Two early publications deal with the introduction of dates into the US. Walter Swingle’s The date palm and its utilization in the southwestern states (1904) I’m going to leave for now, not least because I want to give Rachel a fair crack at the whip. Date growing in the old world and the new, by Paul B. Popenoe (1913), however, proved irresistible, for one of the appendices: To Grow Bananas from Date Seeds:
“During the dark ages it was a widespread Arab superstition that bananas could, under certain circumstances, be grown from date seeds. The slight similarity in general appearance between the two plants was elevated to a real relationship, particularly by the Baghdád physician ‘Abdu-l Latif (twelfth century), in his Description of Egypt (pub. at Paris by Imperial Press, 1810, with tr. by S. de Sacy). The writer declares that to make the relationship evident all you need to do is to place a date seed in a fruit of the colocasia and bury it; the result will be a banana plant.
“The plant which the Arabs designate as colocasia (Arab., from Pers., qulqás) is doubtless not Colocasia antiquorum,  but the sacred water lily of the Egyptians, Nymphea lotus (Castalia mystica). The way in which the writers speak of it shows, however, that they had only a hazy idea in mind, and probably did not really know what plant they were referring to.
“Ibn Awám, the Spanish Moor who wrote his treatise on agriculture in the twelfth century, gives more detailed directions for performing the operation, in his chapter entitled “To Make a Date Seed Grow in a Colocasia Root, to Obtain a Banana by the Permission of God.”  He says:
“The manner of operating is to plant a colocasia root in a place constantly exposed to the sun, where one can water it abundantly and continuously and protect it from wind. Water it carefully until the root sprouts; then dig away the earth, split the root with a gold-bladed knife, and in that cleft introduce the date seed. The operation must be concealed in such a manner that the colocasia root can not see what is being done, otherwise the operation will not succeed. The seed used should be from a date of the variety Kasbeh  or any other delicate variety. Bind up the cut with reed leaves or woolen thread and plaster the whole thing over with mud mixed with fine hairs, then cover it four fingers deep with humus. Water it with sweet water daily or every other day until the germination is apparent, then you will see the banana appear. If planted in January or February you will get fruit at the end of summer; this fact is very extraordinary.
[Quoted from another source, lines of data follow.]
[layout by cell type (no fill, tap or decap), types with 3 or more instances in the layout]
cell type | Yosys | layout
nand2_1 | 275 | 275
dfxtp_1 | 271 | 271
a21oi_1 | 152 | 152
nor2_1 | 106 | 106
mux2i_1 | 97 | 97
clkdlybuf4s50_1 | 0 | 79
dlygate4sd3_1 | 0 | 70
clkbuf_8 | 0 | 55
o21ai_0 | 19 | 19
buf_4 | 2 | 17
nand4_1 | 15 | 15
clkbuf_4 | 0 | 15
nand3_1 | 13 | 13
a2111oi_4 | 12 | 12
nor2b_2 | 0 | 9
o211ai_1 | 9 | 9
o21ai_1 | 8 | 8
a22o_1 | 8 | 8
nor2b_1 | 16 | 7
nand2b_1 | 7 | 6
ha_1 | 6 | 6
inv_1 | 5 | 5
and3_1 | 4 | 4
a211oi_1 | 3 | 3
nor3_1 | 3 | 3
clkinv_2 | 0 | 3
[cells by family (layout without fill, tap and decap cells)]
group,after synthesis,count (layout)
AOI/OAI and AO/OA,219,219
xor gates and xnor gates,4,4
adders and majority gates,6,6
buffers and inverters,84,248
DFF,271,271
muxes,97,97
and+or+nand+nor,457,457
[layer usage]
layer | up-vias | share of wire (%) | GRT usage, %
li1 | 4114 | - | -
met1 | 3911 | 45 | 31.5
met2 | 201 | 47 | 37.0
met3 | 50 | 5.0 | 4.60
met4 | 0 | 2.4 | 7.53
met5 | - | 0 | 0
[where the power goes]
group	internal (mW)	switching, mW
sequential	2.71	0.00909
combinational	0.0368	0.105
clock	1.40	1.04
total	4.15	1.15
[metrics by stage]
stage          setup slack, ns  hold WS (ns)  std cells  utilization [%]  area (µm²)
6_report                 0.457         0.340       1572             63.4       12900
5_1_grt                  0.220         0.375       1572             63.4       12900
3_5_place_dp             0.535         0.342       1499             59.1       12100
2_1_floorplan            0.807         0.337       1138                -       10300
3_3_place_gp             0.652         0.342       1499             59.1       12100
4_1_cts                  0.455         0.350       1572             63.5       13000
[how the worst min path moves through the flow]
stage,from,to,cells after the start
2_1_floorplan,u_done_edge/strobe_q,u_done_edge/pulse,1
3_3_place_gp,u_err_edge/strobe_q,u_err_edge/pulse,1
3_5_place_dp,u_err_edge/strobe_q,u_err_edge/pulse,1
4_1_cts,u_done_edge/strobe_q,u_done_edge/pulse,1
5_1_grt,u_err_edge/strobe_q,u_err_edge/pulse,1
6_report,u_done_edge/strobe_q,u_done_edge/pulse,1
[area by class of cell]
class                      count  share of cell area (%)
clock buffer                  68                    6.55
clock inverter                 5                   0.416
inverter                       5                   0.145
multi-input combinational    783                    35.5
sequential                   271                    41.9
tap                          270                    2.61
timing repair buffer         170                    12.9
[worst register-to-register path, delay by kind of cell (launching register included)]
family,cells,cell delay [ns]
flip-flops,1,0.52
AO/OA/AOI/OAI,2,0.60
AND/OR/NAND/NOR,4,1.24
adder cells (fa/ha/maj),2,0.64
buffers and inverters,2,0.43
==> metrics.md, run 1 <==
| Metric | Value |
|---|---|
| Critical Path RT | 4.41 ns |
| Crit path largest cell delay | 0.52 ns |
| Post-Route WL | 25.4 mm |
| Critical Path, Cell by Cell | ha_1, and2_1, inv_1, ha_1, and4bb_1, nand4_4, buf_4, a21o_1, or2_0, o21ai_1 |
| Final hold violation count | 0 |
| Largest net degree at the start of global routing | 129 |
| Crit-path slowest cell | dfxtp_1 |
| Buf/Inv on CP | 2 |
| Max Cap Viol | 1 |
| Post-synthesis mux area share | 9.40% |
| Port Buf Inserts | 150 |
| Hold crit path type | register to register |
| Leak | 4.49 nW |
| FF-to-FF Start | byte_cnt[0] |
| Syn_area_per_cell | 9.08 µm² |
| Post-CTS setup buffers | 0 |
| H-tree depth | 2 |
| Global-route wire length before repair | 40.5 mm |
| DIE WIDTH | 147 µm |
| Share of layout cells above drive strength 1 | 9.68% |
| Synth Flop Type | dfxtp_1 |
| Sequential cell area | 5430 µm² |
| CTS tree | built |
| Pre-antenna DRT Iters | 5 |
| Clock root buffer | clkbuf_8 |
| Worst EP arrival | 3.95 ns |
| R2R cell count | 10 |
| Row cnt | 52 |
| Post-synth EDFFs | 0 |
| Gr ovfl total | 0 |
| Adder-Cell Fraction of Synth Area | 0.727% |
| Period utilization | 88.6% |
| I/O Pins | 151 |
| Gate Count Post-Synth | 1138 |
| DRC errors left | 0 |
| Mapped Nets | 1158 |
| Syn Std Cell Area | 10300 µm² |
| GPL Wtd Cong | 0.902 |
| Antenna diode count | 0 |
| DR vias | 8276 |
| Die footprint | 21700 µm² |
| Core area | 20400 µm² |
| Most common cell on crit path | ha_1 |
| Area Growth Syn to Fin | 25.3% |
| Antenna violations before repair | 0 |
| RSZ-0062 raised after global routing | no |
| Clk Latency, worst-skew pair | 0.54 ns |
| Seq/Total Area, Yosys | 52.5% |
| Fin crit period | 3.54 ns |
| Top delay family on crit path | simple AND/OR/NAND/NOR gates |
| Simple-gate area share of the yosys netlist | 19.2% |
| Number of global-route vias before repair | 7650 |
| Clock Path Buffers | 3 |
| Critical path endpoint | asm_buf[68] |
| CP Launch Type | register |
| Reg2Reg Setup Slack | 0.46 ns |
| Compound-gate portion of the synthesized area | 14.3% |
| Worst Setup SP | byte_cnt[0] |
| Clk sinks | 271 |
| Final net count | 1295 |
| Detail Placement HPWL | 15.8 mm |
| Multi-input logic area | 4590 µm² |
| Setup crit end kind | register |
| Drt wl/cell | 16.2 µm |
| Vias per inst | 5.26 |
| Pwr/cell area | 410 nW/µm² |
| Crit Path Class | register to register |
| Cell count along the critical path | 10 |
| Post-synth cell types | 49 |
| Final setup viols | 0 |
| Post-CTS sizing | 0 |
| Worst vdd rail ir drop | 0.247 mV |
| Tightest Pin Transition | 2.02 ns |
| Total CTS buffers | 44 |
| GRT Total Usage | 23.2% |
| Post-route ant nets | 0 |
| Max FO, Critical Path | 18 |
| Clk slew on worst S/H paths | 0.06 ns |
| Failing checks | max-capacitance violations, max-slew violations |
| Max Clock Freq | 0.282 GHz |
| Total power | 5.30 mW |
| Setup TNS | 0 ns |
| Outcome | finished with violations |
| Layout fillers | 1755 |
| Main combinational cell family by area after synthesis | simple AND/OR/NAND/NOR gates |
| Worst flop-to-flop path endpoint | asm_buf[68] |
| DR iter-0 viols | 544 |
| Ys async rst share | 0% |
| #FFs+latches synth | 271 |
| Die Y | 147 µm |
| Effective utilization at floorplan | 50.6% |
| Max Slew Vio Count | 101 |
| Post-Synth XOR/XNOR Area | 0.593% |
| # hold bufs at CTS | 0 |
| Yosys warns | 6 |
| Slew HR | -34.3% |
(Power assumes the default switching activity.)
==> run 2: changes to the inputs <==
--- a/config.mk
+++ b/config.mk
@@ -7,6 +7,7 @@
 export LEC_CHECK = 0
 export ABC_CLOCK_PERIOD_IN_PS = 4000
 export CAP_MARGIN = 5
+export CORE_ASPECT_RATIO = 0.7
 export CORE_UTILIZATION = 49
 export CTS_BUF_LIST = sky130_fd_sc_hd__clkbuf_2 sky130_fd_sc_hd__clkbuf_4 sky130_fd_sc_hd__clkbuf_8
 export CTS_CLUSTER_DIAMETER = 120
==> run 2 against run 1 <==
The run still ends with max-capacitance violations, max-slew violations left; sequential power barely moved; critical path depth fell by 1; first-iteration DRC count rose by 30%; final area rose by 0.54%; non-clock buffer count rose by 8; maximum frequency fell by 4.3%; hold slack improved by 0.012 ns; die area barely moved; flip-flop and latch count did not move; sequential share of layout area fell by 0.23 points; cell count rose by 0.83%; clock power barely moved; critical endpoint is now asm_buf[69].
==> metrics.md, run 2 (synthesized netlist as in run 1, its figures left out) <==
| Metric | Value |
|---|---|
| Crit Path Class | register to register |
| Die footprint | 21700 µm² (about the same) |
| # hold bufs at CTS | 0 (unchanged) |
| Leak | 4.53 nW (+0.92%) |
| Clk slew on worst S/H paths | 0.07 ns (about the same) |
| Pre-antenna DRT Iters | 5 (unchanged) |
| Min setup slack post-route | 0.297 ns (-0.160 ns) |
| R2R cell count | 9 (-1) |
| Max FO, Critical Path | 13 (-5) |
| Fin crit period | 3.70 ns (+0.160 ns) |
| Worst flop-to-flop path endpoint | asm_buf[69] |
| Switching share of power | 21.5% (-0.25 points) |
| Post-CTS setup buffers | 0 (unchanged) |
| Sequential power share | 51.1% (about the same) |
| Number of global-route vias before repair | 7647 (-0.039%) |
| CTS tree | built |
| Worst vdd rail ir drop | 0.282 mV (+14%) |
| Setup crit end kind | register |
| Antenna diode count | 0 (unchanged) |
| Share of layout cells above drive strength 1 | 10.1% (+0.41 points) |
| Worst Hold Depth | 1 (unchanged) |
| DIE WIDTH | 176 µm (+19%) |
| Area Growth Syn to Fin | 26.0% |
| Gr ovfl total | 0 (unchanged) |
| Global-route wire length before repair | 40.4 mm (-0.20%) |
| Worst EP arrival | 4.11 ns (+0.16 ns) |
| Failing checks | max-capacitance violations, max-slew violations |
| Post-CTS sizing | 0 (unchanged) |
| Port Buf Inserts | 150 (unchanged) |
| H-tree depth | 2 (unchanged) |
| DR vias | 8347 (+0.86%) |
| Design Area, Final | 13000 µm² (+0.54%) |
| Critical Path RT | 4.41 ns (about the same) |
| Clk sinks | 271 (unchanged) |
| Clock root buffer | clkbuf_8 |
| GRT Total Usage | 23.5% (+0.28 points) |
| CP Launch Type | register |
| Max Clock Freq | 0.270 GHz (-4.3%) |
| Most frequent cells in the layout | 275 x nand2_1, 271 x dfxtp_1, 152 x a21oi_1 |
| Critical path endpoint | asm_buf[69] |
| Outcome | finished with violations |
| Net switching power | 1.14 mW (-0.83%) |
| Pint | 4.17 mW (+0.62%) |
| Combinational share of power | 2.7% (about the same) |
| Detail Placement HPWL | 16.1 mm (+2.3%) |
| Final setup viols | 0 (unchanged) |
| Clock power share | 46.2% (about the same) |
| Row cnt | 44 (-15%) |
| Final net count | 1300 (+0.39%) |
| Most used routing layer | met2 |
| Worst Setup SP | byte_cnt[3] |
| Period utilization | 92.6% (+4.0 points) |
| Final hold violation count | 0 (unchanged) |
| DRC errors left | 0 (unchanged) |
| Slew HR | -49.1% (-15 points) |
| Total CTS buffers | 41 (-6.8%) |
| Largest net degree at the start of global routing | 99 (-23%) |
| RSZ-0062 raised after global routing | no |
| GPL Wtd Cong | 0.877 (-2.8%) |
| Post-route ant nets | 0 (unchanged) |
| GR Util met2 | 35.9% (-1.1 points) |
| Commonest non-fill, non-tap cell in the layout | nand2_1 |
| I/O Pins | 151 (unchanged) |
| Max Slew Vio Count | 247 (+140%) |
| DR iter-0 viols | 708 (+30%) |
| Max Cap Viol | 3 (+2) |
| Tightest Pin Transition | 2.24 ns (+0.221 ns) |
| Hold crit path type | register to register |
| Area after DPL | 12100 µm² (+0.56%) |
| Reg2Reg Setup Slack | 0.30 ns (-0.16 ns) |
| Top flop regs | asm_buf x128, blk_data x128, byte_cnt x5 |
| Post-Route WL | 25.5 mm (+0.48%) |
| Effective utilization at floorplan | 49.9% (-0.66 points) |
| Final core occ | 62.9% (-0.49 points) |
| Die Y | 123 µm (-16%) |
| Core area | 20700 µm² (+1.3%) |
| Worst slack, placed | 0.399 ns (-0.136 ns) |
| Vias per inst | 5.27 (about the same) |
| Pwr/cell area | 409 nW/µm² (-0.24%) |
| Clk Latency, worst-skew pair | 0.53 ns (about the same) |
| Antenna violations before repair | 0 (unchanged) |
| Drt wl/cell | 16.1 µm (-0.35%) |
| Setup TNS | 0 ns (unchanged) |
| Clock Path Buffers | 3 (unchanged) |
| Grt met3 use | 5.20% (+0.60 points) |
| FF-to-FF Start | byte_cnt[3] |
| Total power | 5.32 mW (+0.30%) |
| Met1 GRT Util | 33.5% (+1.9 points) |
Some think the seed should be broken before it is put in the cleft; I have tried it without success.
“A witness worthy of faith tells me he has seen the operation performed in the orient in this manner: Take a seed in its fruit, using pains to get a female seed–it is that which is short and not pointed at the end. Introduce the seed in a colocasia root, which resembles a turnip or artichoke root; cover it with a little humus, water it continuously, and abundantly, and there will appear a banana, which is a kind of colocasia, but rare in Spain, if indeed it is known at all.”
Another MS. version, more probably correct, makes Ibn Awán say that he has never been able to try the operation, because he could not secure any colocasias.”
Why mention this? Certainly not to poke fun at mistaken beliefs. Partly because it’s just fascinating, and I wanted to share. Partly, too, because having learned recently of The Filāḥa Texts Project, and being utterly ignorant of Arabic, I wanted a reason to poke around there. Having done so, I was a bit surprised to see this comment:
“As for my own contribution, I put forward nothing that I have not first proved by experiment on repeated occasions” (Ibn al-‘Awwām, Clément-Mullet 1866, I, p. 9). He records, for example, his experiments in grafting the wild olive of the mountains with the domesticated olive of the plain, and his successful cultivation of saffron, under irrigation, in the mountains (Bolens 1981, p. 30).
Popenoe’s doubts then make sense, but I’m singularly ill-equipped to know; maybe an authentic Arab scholar can help.